What you will do. For each line in the data below that has the word "majority", copy that line.

[Collected data]
##########

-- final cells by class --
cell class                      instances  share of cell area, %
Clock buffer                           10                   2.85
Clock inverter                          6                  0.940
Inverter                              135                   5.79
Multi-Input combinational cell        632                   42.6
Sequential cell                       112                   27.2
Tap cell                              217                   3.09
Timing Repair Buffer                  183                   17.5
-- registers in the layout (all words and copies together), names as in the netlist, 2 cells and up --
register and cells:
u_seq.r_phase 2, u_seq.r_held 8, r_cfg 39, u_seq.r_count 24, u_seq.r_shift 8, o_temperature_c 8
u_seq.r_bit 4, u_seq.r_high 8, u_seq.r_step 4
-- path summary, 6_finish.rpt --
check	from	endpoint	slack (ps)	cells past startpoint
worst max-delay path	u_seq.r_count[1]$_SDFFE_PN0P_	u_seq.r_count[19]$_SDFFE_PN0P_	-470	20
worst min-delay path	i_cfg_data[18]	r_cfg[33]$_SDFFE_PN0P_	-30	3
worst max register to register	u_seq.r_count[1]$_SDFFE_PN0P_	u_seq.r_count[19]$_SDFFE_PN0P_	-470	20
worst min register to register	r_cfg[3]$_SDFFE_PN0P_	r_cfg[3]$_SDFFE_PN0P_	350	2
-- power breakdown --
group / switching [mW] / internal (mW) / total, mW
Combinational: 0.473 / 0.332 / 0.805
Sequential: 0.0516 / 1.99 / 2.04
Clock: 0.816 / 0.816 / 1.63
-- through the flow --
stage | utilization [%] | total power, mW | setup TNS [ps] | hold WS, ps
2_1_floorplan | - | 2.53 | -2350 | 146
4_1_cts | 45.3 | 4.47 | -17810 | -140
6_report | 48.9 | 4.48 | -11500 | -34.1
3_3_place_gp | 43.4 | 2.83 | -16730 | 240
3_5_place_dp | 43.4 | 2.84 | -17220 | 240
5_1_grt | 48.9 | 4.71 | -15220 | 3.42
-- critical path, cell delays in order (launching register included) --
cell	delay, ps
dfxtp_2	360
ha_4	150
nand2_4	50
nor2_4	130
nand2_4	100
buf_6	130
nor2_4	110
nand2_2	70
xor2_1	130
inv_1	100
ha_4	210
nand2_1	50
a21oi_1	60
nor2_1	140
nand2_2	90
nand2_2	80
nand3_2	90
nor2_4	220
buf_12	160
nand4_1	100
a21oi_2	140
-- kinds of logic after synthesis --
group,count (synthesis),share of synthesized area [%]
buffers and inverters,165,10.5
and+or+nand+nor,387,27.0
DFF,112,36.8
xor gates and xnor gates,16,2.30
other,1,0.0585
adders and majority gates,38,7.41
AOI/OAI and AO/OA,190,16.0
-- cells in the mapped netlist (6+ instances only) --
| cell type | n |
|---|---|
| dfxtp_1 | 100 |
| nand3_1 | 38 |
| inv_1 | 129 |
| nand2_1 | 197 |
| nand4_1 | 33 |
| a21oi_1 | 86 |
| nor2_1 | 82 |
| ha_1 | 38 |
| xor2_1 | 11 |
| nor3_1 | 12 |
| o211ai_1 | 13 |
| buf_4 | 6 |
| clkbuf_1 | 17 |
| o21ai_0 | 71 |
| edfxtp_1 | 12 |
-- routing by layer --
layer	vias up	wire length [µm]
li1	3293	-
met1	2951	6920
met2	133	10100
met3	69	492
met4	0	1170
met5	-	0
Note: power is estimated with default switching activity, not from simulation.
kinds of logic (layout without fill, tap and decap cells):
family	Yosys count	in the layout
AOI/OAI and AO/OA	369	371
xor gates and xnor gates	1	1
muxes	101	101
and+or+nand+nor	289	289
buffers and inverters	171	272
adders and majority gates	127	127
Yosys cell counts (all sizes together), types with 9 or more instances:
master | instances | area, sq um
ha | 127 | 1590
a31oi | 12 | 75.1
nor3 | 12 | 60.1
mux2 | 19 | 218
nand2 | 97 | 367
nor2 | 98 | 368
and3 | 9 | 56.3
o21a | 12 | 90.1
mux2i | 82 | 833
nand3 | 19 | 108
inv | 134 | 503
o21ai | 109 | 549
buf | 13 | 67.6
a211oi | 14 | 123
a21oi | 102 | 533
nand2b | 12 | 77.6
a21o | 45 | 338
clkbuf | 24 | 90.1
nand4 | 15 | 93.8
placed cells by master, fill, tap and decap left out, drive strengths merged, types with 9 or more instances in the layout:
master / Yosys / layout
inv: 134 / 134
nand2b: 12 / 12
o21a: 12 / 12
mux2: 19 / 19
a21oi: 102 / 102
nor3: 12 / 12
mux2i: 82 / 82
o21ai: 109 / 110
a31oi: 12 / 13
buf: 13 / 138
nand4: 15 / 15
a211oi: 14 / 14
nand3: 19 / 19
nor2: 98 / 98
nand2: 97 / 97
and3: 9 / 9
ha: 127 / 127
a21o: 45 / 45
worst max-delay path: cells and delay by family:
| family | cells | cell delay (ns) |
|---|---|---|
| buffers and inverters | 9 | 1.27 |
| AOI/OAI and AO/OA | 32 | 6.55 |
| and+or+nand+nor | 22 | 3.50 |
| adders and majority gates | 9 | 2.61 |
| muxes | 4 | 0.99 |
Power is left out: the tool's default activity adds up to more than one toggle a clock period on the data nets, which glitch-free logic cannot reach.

##########

Solution for this task.
adders and majority gates,38,7.41
adders and majority gates	127	127
| adders and majority gates | 9 | 2.61 |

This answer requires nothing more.